Generation and validation of multioperand carry save adders from the web Minas Dasygenis
Department of Informatics and Telecommunications Engineering University of Western Macedonia, Kozani, 50100, Greece,
[email protected]
Abstract Many arithmetic circuits utilize multioperand addition, usually using carry-save adders (CSA) trees. Automatic generation of custom VHDL models for these CSA trees, allows the designer to perform a time efficient design space exploration. Although, the CSA trees are heavily utilized in modern digital circuits, there is no tool, accessible from the web, to generate the HDL description of such multioperand designs. To the best of our knowledge, our novel tool is the first one to automate the design of optimized CSA trees and simultaneously provide custom testbenches to verify their correctness. Our synthesized circuits on Xilinx Virtex 6 FPGA, operate up to 724 Mhz.
I.
Introduction
The design automation and test processes (DAT) play a crucial role in contemporary multi-billion transistor era. One of the aspects of DAT is the fast parametrized generation of bit accurate models and their testvectors, in a hardware description language. This enables the designers to perform a rapid design space exploration and select the best custom implementation.
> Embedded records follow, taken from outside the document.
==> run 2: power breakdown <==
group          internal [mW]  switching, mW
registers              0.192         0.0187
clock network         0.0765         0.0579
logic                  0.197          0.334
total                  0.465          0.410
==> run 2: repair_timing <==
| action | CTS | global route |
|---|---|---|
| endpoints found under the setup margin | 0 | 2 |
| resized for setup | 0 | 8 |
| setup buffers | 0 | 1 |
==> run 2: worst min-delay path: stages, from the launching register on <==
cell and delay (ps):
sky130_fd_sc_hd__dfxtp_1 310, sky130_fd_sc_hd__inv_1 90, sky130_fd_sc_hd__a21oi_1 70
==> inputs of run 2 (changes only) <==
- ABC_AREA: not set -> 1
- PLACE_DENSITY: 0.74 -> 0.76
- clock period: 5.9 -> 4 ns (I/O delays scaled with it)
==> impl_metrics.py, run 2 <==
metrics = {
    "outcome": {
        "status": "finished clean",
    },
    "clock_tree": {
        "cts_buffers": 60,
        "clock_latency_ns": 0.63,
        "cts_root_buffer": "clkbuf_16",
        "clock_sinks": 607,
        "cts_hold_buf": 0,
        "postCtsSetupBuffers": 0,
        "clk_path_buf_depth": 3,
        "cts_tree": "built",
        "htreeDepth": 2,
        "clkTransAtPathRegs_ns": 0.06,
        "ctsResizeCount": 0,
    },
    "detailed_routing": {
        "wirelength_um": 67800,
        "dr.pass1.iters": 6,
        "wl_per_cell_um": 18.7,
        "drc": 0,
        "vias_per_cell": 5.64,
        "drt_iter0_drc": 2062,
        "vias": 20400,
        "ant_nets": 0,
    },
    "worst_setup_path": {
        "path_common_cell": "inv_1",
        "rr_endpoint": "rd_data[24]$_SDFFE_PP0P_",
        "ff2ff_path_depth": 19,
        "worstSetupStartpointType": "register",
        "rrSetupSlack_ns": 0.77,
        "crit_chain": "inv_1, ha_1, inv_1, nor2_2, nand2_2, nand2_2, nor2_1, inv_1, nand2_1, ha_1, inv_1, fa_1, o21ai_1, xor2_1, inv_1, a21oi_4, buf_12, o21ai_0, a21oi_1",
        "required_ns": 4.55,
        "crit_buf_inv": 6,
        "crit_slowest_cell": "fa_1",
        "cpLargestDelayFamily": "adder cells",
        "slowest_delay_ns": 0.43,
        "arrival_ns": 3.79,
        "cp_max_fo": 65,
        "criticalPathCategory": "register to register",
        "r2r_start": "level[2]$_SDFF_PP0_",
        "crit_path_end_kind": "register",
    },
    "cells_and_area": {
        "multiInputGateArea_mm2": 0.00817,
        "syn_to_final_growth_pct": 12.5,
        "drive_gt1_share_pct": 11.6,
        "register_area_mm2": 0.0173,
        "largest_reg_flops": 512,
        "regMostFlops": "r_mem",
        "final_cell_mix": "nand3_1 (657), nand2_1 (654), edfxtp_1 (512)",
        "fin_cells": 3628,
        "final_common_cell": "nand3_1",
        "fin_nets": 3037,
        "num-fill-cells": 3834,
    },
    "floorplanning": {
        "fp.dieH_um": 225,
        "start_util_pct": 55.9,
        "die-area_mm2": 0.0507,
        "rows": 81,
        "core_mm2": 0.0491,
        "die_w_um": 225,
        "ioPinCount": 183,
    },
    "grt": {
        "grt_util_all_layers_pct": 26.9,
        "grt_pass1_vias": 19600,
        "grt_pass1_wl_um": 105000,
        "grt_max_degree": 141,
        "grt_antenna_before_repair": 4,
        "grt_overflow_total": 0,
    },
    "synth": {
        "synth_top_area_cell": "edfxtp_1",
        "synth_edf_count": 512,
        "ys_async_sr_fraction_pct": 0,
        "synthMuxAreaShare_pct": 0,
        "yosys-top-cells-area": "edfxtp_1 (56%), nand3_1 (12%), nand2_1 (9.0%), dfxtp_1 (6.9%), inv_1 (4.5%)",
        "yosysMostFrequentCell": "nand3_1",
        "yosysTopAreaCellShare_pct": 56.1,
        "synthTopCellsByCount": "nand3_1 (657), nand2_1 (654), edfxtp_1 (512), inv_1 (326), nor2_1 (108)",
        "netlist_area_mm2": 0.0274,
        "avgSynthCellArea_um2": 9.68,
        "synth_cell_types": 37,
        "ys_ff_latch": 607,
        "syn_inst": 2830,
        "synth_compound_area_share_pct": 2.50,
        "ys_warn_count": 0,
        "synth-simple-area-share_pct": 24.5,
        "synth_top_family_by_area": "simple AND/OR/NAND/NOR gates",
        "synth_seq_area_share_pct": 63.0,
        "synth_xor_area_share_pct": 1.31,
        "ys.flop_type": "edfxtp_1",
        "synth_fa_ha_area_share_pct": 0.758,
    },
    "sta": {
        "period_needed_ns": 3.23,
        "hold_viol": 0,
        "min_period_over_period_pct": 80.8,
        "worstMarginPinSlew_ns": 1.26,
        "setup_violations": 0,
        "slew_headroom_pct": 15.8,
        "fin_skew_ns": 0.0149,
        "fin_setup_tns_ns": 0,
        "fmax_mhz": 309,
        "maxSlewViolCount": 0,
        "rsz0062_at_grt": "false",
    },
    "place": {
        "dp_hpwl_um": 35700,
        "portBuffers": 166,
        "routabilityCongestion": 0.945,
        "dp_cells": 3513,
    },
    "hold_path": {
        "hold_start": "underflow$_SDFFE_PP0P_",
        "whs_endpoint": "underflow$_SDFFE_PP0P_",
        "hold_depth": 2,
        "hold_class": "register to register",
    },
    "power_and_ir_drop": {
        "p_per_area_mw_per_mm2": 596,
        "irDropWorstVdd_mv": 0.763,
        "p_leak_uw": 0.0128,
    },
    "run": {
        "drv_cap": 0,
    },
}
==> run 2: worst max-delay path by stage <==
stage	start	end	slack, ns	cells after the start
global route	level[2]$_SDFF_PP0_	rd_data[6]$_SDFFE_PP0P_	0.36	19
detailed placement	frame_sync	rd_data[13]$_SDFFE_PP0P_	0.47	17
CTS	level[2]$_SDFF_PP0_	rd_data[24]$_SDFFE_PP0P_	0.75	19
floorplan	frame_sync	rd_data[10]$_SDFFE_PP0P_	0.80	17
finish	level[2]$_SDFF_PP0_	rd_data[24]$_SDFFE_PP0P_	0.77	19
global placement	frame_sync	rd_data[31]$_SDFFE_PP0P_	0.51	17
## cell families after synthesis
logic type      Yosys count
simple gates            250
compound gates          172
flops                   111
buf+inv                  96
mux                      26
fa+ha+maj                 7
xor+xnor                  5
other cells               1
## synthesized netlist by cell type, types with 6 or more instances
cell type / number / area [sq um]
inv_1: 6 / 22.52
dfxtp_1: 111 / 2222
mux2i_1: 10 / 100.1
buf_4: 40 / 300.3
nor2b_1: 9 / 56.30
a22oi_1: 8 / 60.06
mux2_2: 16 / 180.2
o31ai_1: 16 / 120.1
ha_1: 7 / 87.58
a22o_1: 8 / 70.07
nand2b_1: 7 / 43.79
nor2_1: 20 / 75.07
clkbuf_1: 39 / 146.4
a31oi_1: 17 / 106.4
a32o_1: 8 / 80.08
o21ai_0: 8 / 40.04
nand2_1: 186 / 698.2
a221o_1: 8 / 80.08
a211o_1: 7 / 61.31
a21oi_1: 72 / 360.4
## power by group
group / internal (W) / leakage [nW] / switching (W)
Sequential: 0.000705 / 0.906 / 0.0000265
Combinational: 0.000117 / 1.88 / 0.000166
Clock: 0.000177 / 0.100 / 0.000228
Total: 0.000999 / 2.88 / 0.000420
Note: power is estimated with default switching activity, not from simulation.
$ cat src/rtl/regfile_wb_arbiter_if.sv
// regfile_wb_arbiter_if: ALU/MAC result handshakes, decode scoreboard signals
// and the register-file write port, grouped for the write-back arbiter.
interface regfile_wb_arbiter_if;
    logic        alu_wr_valid;
    logic        alu_wr_ready;
    logic [3:0]  alu_wr_reg;
    logic [31:0] alu_wr_data;

    logic        mac_wr_valid;
    logic        mac_wr_ready;
    logic [3:0]  mac_wr_reg;
    logic [31:0] mac_wr_data;

    logic        mac_issue;
    logic [3:0]  mac_issue_reg;
    logic        mac_issue_ready;
    logic [3:0]  rd_reg1;
    logic [3:0]  rd_reg2;
    logic        hazard;

    logic        regwrite;
    logic [3:0]  write_reg;
    logic [31:0] write_data;

    modport slave (
        input  alu_wr_valid, alu_wr_reg, alu_wr_data,
        input  mac_wr_valid, mac_wr_reg, mac_wr_data,
        input  mac_issue, mac_issue_reg, rd_reg1, rd_reg2,
        output alu_wr_ready, mac_wr_ready, mac_issue_ready, hazard,
        output regwrite, write_reg, write_data
    );

    modport master (
        output alu_wr_valid, alu_wr_reg, alu_wr_data,
        output mac_wr_valid, mac_wr_reg, mac_wr_data,
        output mac_issue, mac_issue_reg, rd_reg1, rd_reg2,
        input  alu_wr_ready, mac_wr_ready, mac_issue_ready, hazard,
        input  regwrite, write_reg, write_data
    );
endinterface

$ cat src/rtl/regfile_wb_arbiter.sv
// regfile_wb_arbiter: arbitrates ALU and buffered MAC results onto the single
// register-file write port. Define SCOREBOARD_EN to track pending MAC destinations.
module regfile_wb_arbiter #(
    parameter int unsigned MAC_DEPTH = 2,
    parameter int unsigned MAX_WAIT  = 4
) (
    input logic                 clock,
    input logic                 reset,
    regfile_wb_arbiter_if.slave bus
);
    localparam int unsigned PTR_W = $clog2(MAC_DEPTH);
    localparam int unsigned CNT_W = $clog2(MAC_DEPTH + 1);
    localparam int unsigned STV_W = (MAX_WAIT > 0) ? $clog2(MAX_WAIT + 1) : 1;
    localparam logic [CNT_W-1:0] FULL_CNT = CNT_W'(MAC_DEPTH);
    localparam logic [STV_W-1:0] STV_MAX  = STV_W'(MAX_WAIT);

    logic [3:0]       fifo_reg_q  [MAC_DEPTH];
    logic [3:0]       fifo_reg_d  [MAC_DEPTH];
    logic [31:0]      fifo_data_q [MAC_DEPTH];
    logic [31:0]      fifo_data_d [MAC_DEPTH];
    logic [PTR_W-1:0] wr_ptr_q, wr_ptr_d;
    logic [PTR_W-1:0] rd_ptr_q, rd_ptr_d;
    logic [CNT_W-1:0] count_q, count_d;
    logic [STV_W-1:0] starve_q, starve_d;
    logic             regwrite_q, regwrite_d;
    logic [3:0]       write_reg_q, write_reg_d;
    logic [31:0]      write_data_q, write_data_d;

    logic        full, empty, push, force_mac;
    logic        alu_grant, mac_grant;
    logic        waw_block, issue_ready, hazard;
    logic [3:0]  head_reg;
    logic [31:0] head_data;

    always_comb begin
        full      = (count_q == FULL_CNT);
        empty     = (count_q == '0);
        // No push-through: a full FIFO refuses even when the head pops this cycle.
        push      = bus.mac_wr_valid && !full;
        head_reg  = fifo_reg_q[rd_ptr_q];
        head_data = fifo_data_q[rd_ptr_q];
        force_mac = !empty && (starve_q == STV_MAX);
        alu_grant = bus.alu_wr_valid && !force_mac && !waw_block;
        mac_grant = !empty && !alu_grant;
    end

    always_comb begin
        fifo_reg_d  = fifo_reg_q;
        fifo_data_d = fifo_data_q;
        wr_ptr_d    = wr_ptr_q;
        rd_ptr_d    = rd_ptr_q;
        if (push) begin
            fifo_reg_d[wr_ptr_q]  = bus.mac_wr_reg;
            fifo_data_d[wr_ptr_q] = bus.mac_wr_data;
            wr_ptr_d              = wr_ptr_q + PTR_W'(1);
        end
        if (mac_grant) begin
            rd_ptr_d = rd_ptr_q + PTR_W'(1);
        end
        count_d = count_q + CNT_W'(push) - CNT_W'(mac_grant);

        starve_d = starve_q;
        if (empty || mac_grant) begin
            starve_d = '0;
        end else if (starve_q != STV_MAX) begin
            starve_d = starve_q + STV_W'(1);
        end

        regwrite_d   = alu_grant || mac_grant;
        write_reg_d  = write_reg_q;
        write_data_d = write_data_q;
        if (alu_grant) begin
            write_reg_d  = bus.alu_wr_reg;
            write_data_d = bus.alu_wr_data;
        end else if (mac_grant) begin
            write_reg_d  = head_reg;
            write_data_d = head_data;
        end
    end

    always_ff @(posedge clock) begin
        if (reset) begin
            fifo_reg_q   <= '{default: '0};
            fifo_data_q  <= '{default: '0};
            wr_ptr_q     <= '0;
            rd_ptr_q     <= '0;
            count_q      <= '0;
            starve_q     <= '0;
            regwrite_q   <= 1'b0;
            write_reg_q  <= '0;
            write_data_q <= '0;
        end else begin
            fifo_reg_q   <= fifo_reg_d;
            fifo_data_q  <= fifo_data_d;
            wr_ptr_q     <= wr_ptr_d;
            rd_ptr_q     <= rd_ptr_d;
            count_q      <= count_d;
            starve_q     <= starve_d;
            regwrite_q   <= regwrite_d;
            write_reg_q  <= write_reg_d;
            write_data_q <= write_data_d;
        end
    end

`ifdef SCOREBOARD_EN
    logic [15:0] busy_q, busy_d;

    // Clear before set so a same-register issue in the grant cycle stays busy.
    always_comb begin
        busy_d = busy_q;
        if (mac_grant) begin
            busy_d[head_reg] = 1'b0;
        end
        if (bus.mac_issue && issue_ready) begin
            busy_d[bus.mac_issue_reg] = 1'b1;
        end
    end

    always_comb begin
        issue_ready = !busy_q[bus.mac_issue_reg];
        hazard      = busy_q[bus.rd_reg1] || busy_q[bus.rd_reg2];
        waw_block   = busy_q[bus.alu_wr_reg];
    end

    always_ff @(posedge clock) begin
        if (reset) begin
            busy_q <= '0;
        end else begin
            busy_q <= busy_d;
        end
    end
`else
    logic unused_scoreboard_inputs;

    always_comb begin
        issue_ready = 1'b1;
        hazard      = 1'b0;
        waw_block   = 1'b0;
        unused_scoreboard_inputs = ^{bus.mac_issue, bus.mac_issue_reg,
                                     bus.rd_reg1, bus.rd_reg2};
    end
`endif

    assign bus.alu_wr_ready    = alu_grant;
    assign bus.mac_wr_ready    = !full;
    assign bus.mac_issue_ready = issue_ready;
    assign bus.hazard          = hazard;
    assign bus.regwrite        = regwrite_q;
    assign bus.write_reg       = write_reg_q;
    assign bus.write_data      = write_data_q;
endmodule

$ cat src/flat_wrapper.sv
// flat-port wrapper written by rule: the top's interface ports become plain ports
module regfile_wb_arbiter_flat 
#(
    parameter int unsigned MAC_DEPTH = 2,
    parameter int unsigned MAX_WAIT  = 4
)
  (clock, reset, bus_alu_wr_valid, bus_alu_wr_reg, bus_alu_wr_data, bus_mac_wr_valid, bus_mac_wr_reg, bus_mac_wr_data, bus_mac_issue, bus_mac_issue_reg, bus_rd_reg1, bus_rd_reg2, bus_alu_wr_ready, bus_mac_wr_ready, bus_mac_issue_ready, bus_hazard, bus_regwrite, bus_write_reg, bus_write_data);
  regfile_wb_arbiter_if bus_i ();
  input logic clock;
  input logic reset;
  input wire logic [$bits(bus_i.alu_wr_valid)-1:0] bus_alu_wr_valid;
  input wire logic [$bits(bus_i.alu_wr_reg)-1:0] bus_alu_wr_reg;
  input wire logic [$bits(bus_i.alu_wr_data)-1:0] bus_alu_wr_data;
  input wire logic [$bits(bus_i.mac_wr_valid)-1:0] bus_mac_wr_valid;
  input wire logic [$bits(bus_i.mac_wr_reg)-1:0] bus_mac_wr_reg;
  input wire logic [$bits(bus_i.mac_wr_data)-1:0] bus_mac_wr_data;
  input wire logic [$bits(bus_i.mac_issue)-1:0] bus_mac_issue;
  input wire logic [$bits(bus_i.mac_issue_reg)-1:0] bus_mac_issue_reg;
  input wire logic [$bits(bus_i.rd_reg1)-1:0] bus_rd_reg1;
  input wire logic [$bits(bus_i.rd_reg2)-1:0] bus_rd_reg2;
  output wire logic [$bits(bus_i.alu_wr_ready)-1:0] bus_alu_wr_ready;
  output wire logic [$bits(bus_i.mac_wr_ready)-1:0] bus_mac_wr_ready;
  output wire logic [$bits(bus_i.mac_issue_ready)-1:0] bus_mac_issue_ready;
  output wire logic [$bits(bus_i.hazard)-1:0] bus_hazard;
  output wire logic [$bits(bus_i.regwrite)-1:0] bus_regwrite;
  output wire logic [$bits(bus_i.write_reg)-1:0] bus_write_reg;
  output wire logic [$bits(bus_i.write_data)-1:0] bus_write_data;
  assign bus_i.alu_wr_valid = bus_alu_wr_valid;
  assign bus_i.alu_wr_reg = bus_alu_wr_reg;
  assign bus_i.alu_wr_data = bus_alu_wr_data;
  assign bus_i.mac_wr_valid = bus_mac_wr_valid;
  assign bus_i.mac_wr_reg = bus_mac_wr_reg;
  assign bus_i.mac_wr_data = bus_mac_wr_data;
  assign bus_i.mac_issue = bus_mac_issue;
  assign bus_i.mac_issue_reg = bus_mac_issue_reg;
  assign bus_i.rd_reg1 = bus_rd_reg1;
  assign bus_i.rd_reg2 = bus_rd_reg2;
  assign bus_alu_wr_ready = bus_i.alu_wr_ready;
  assign bus_mac_wr_ready = bus_i.mac_wr_ready;
  assign bus_mac_issue_ready = bus_i.mac_issue_ready;
  assign bus_hazard = bus_i.hazard;
  assign bus_regwrite = bus_i.regwrite;
  assign bus_write_reg = bus_i.write_reg;
  assign bus_write_data = bus_i.write_data;
  regfile_wb_arbiter #(.MAC_DEPTH(MAC_DEPTH), .MAX_WAIT(MAX_WAIT)) u_core (.clock(clock), .reset(reset), .bus(bus_i));
endmodule
==> src/rtl/uart_tx_arbiter.sv <==
// ---------------------------------------------------------------------------------------------
// uart_tx_arbiter
//
// Shares one UART transmitter among NUM_REQ byte-stream requesters. A round-robin grant is
// held for a whole packet (until req_last). One byte is issued per UART frame, and the next
// byte is not taken until tx_done. The UART line configuration is owned here and only ever
// changes between packets, so no frame goes out with mixed settings.
//
// Ports:
//   clk, rst_n                  clock, asynchronous active-low reset
//   req_valid/req_data/req_last per-requester byte stream (requester i uses req_data[8i+7:8i])
//   req_ready                   byte accepted this cycle (one-hot or zero)
//   cfg_baud_div/cfg_parity/cfg_stop_bits/cfg_update
//                               configuration request; cfg_update captures it into a shadow
//   baud_div/parity_mode/stop_bits
//                               configuration currently applied to the UART
//   tx_data/tx_valid            byte to the UART; tx_valid is a one-cycle pulse
//   tx_ready/tx_done            UART status
//   grant_active/grant_id       current owner of the UART
//   cfg_pending                 shadow configuration waiting to be applied
//   timeout_err                 one-cycle pulse when a stall forces a release
// ---------------------------------------------------------------------------------------------
module uart_tx_arbiter #(
    parameter int unsigned NUM_REQ        = 4,
    parameter int unsigned RESET_BAUD_DIV = 16,
    parameter int unsigned TIMEOUT        = 4096
) (
    input  logic                       clk,
    input  logic                       rst_n,

    input  logic [NUM_REQ-1:0]         req_valid,
    input  logic [NUM_REQ*8-1:0]       req_data,
    input  logic [NUM_REQ-1:0]         req_last,
    output logic [NUM_REQ-1:0]         req_ready,

    input  logic [15:0]                cfg_baud_div,
    input  logic [1:0]                 cfg_parity,
    input  logic                       cfg_stop_bits,
    input  logic                       cfg_update,

    output logic [15:0]                baud_div,
    output logic [1:0]                 parity_mode,
    output logic                       stop_bits,

    output logic [7:0]                 tx_data,
    output logic                       tx_valid,
    input  logic                       tx_ready,
    input  logic                       tx_done,

    output logic                       grant_active,
    output logic [$clog2(NUM_REQ)-1:0] grant_id,
    output logic                       cfg_pending,
    output logic                       timeout_err
);

    localparam int unsigned IdW  = $clog2(NUM_REQ);
    localparam int unsigned CntW = $clog2(TIMEOUT + 1);
    localparam logic [CntW-1:0] CntMax = CntW'(TIMEOUT - 1);

    typedef enum logic [1:0] {
        StIdle,
        StCfg,
        StIssue,
        StWaitDone
    } state_e;

    state_e          state_q;
    logic [IdW-1:0]  rr_ptr_q;
    logic [IdW-1:0]  grant_id_q;
    logic            grant_active_q;
    logic            last_q;
    logic [7:0]      tx_data_q;
    logic            tx_valid_q;
    logic            timeout_err_q;
    logic [CntW-1:0] cnt_q;

    logic [15:0]     shadow_baud_q;
    logic [1:0]      shadow_parity_q;
    logic            shadow_stop_q;
    logic            cfg_pending_q;
    logic [15:0]     baud_div_q;
    logic [1:0]      parity_mode_q;
    logic            stop_bits_q;

    // ------------------------------------------------------------------
    // Round-robin search: first valid requester at or above rr_ptr, wrapping.
    // ------------------------------------------------------------------
    logic [IdW-1:0] pick;
    logic           pick_vld;

    always_comb begin : p_rr_pick
        int unsigned    idx;
        logic [IdW-1:0] cand;
        idx      = 0;
        cand     = '0;
        pick     = '0;
        pick_vld = 1'b0;
        for (int unsigned i = 0; i < NUM_REQ; i++) begin
            idx = 32'(rr_ptr_q) + i;
            if (idx >= NUM_REQ) begin
                idx = idx - NUM_REQ;
            end
            cand = idx[IdW-1:0];
            if (!pick_vld && req_valid[cand]) begin
                pick_vld = 1'b1;
                pick     = cand;
            end
        end
    end

    // Pointer value after releasing the current owner.
    logic [IdW-1:0] rr_next;
    assign rr_next = (grant_id_q == IdW'(NUM_REQ - 1)) ? '0 : grant_id_q + 1'b1;

    // ------------------------------------------------------------------
    // Accept handshake with the granted requester.
    // ------------------------------------------------------------------
    logic       accept;
    logic [7:0] grant_byte;

    assign accept     = (state_q == StIssue) && tx_ready && req_valid[grant_id_q];
    assign grant_byte = req_data[{grant_id_q, 3'b000} +: 8];

    always_comb begin
        req_ready = '0;
        if (accept) begin
            req_ready[grant_id_q] = 1'b1;
        end
    end

    // ------------------------------------------------------------------
    // Sequencer: grant, issue, wait for tx_done, release; configuration
    // is applied only from IDLE through the one-cycle CFG state.
    // ------------------------------------------------------------------
    always_ff @(posedge clk or negedge rst_n) begin
        if (!rst_n) begin
            state_q         <= StIdle;
            rr_ptr_q        <= '0;
            grant_id_q      <= '0;
            grant_active_q  <= 1'b0;
            last_q          <= 1'b0;
            tx_data_q       <= '0;
            tx_valid_q      <= 1'b0;
            timeout_err_q   <= 1'b0;
            cnt_q           <= '0;
            shadow_baud_q   <= 16'(RESET_BAUD_DIV);
            shadow_parity_q <= '0;
            shadow_stop_q   <= 1'b0;
            cfg_pending_q   <= 1'b0;
            baud_div_q      <= 16'(RESET_BAUD_DIV);
            parity_mode_q   <= '0;
            stop_bits_q     <= 1'b0;
        end else begin
            tx_valid_q    <= 1'b0;
            timeout_err_q <= 1'b0;

            // Capture is allowed in any state; the last update wins.
            if (cfg_update) begin
                shadow_baud_q   <= cfg_baud_div;
                shadow_parity_q <= cfg_parity;
                shadow_stop_q   <= cfg_stop_bits;
                cfg_pending_q   <= 1'b1;
            end

            unique case (state_q)
                StIdle: begin
                    if (cfg_pending_q) begin
                        state_q <= StCfg;
                    end else if (pick_vld) begin
                        grant_id_q     <= pick;
                        grant_active_q <= 1'b1;
                        cnt_q          <= '0;
                        state_q        <= StIssue;
                    end
                end

                StCfg: begin
                    baud_div_q    <= shadow_baud_q;
                    parity_mode_q <= shadow_parity_q;
                    stop_bits_q   <= shadow_stop_q;
                    // A same-cycle update lands in the shadow and must stay pending.
                    if (!cfg_update) begin
                        cfg_pending_q <= 1'b0;
                    end
                    state_q <= StIdle;
                end

                StIssue: begin
                    if (accept) begin
                        tx_data_q  <= grant_byte;
                        last_q     <= req_last[grant_id_q];
                        tx_valid_q <= 1'b1;
                        cnt_q      <= '0;
                        state_q    <= StWaitDone;
                    end else if (!req_valid[grant_id_q]) begin
                        // Only a silent owner counts toward the stall limit.
                        if (cnt_q == CntMax) begin
                            timeout_err_q  <= 1'b1;
                            grant_active_q <= 1'b0;
                            rr_ptr_q       <= rr_next;
                            cnt_q          <= '0;
                            state_q        <= StIdle;
                        end else begin
                            cnt_q <= cnt_q + 1'b1;
                        end
                    end
                end

                StWaitDone: begin
                    // tx_done takes priority over a simultaneous expiry.
                    if (tx_done) begin
                        cnt_q <= '0;
                        if (last_q) begin
                            grant_active_q <= 1'b0;
                            rr_ptr_q       <= rr_next;
                            state_q        <= StIdle;
                        end else begin
                            state_q <= StIssue;
                        end
                    end else if (cnt_q == CntMax) begin
                        timeout_err_q  <= 1'b1;
                        grant_active_q <= 1'b0;
                        rr_ptr_q       <= rr_next;
                        cnt_q          <= '0;
                        state_q        <= StIdle;
                    end else begin
                        cnt_q <= cnt_q + 1'b1;
                    end
                end

                default: begin
                    state_q <= StIdle;
                end
            endcase
        end
    end

    assign baud_div     = baud_div_q;
    assign parity_mode  = parity_mode_q;
    assign stop_bits    = stop_bits_q;
    assign tx_data      = tx_data_q;
    assign tx_valid     = tx_valid_q;
    assign grant_active = grant_active_q;
    assign grant_id     = grant_id_q;
    assign cfg_pending  = cfg_pending_q;
    assign timeout_err  = timeout_err_q;

endmodule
Especially, the HDL generators for constructing circuits that are required in almost every digital system have an increased importance. Addition is by far the most important elementary operation within digital systems [14]. One very effective technique to perform addition with multiple vectors, is the carry save adder tree (CSA). Even though CSA trees were introduced some decades ago [4], and they are still very popular as parts of other circuits (multipliers [10], FIR [7], cryptography [16], DSP and other), tools that support automatic HDL generation of CSA multioperand vectors of arbitrary bit patterns are absent from the EDA landscape, due to the complexity of their design. Designing CSA trees is a very tedious process, especially when the designer requires the addition of multioperand vectors of non-standard patterns (such as vectors carrying non continuous input bit patterns).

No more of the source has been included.